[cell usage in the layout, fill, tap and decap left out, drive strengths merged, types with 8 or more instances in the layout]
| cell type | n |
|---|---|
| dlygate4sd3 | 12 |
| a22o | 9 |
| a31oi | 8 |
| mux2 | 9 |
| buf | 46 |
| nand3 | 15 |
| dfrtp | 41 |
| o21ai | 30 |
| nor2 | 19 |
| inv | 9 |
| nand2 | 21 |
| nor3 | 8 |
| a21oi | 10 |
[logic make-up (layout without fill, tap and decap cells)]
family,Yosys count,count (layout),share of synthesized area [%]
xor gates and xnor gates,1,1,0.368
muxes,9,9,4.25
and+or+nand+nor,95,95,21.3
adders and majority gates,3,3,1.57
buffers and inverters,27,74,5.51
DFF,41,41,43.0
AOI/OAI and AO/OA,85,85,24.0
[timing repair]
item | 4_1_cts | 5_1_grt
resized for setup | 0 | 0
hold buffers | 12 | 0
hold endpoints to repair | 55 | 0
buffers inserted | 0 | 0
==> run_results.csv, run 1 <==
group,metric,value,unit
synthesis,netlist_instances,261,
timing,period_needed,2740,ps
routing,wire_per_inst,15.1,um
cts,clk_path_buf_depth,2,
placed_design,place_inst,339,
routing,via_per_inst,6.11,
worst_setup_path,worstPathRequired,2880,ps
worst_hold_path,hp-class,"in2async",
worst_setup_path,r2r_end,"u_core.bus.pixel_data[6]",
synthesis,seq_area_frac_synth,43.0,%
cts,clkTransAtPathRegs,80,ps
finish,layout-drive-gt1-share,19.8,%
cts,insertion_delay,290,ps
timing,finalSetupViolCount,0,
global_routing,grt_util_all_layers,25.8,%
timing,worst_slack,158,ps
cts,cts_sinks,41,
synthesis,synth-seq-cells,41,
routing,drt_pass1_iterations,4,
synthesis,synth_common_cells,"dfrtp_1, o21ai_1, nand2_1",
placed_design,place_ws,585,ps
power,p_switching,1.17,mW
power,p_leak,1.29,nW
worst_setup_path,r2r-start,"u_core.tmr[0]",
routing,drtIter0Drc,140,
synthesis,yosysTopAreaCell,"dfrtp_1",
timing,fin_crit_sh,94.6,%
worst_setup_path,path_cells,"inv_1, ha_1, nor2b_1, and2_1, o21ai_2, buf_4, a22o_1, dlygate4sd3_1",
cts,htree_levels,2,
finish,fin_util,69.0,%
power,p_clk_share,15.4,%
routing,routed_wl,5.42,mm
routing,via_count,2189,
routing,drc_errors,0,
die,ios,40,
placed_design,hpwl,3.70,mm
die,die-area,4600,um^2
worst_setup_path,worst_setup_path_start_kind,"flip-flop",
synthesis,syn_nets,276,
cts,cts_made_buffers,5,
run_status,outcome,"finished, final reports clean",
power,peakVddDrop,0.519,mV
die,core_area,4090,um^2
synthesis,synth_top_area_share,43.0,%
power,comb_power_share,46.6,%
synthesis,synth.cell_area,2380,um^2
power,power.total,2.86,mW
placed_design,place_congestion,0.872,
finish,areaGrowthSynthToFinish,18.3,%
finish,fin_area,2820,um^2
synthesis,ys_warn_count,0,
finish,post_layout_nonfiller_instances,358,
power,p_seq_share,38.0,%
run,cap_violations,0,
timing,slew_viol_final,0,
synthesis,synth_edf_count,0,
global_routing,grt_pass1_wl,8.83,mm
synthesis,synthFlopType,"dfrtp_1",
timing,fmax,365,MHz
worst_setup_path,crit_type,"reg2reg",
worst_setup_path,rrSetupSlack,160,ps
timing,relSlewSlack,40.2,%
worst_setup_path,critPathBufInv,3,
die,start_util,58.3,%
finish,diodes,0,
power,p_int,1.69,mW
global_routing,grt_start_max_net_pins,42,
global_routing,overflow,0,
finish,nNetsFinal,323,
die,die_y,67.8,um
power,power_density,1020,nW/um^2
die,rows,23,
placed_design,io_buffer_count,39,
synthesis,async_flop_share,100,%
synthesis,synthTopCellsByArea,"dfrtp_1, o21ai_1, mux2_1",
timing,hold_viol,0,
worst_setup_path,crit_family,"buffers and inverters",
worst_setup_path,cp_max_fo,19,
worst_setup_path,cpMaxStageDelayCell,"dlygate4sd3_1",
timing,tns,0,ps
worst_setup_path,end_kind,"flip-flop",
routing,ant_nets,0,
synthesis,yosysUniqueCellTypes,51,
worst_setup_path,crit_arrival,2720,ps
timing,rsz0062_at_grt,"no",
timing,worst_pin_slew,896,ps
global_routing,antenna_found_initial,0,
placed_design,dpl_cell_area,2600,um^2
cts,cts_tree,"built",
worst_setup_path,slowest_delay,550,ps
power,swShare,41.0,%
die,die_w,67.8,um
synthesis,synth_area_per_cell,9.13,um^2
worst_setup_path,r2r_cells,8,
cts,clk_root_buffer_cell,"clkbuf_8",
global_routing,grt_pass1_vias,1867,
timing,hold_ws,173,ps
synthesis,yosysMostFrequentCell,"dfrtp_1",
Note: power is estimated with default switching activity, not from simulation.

------------------------------------------------------------

▸ **Your instructions**:
Nothing but the lines from the top of the records down to the line with "DFF,41,41,43.0" belongs in the answer; repeat them exactly.

▸ **Output of the exercise**:
[cell usage in the layout, fill, tap and decap left out, drive strengths merged, types with 8 or more instances in the layout]
| cell type | n |
|---|---|
| dlygate4sd3 | 12 |
| a22o | 9 |
| a31oi | 8 |
| mux2 | 9 |
| buf | 46 |
| nand3 | 15 |
| dfrtp | 41 |
| o21ai | 30 |
| nor2 | 19 |
| inv | 9 |
| nand2 | 21 |
| nor3 | 8 |
| a21oi | 10 |
[logic make-up (layout without fill, tap and decap cells)]
family,Yosys count,count (layout),share of synthesized area [%]
xor gates and xnor gates,1,1,0.368
muxes,9,9,4.25
and+or+nand+nor,95,95,21.3
adders and majority gates,3,3,1.57
buffers and inverters,27,74,5.51
DFF,41,41,43.0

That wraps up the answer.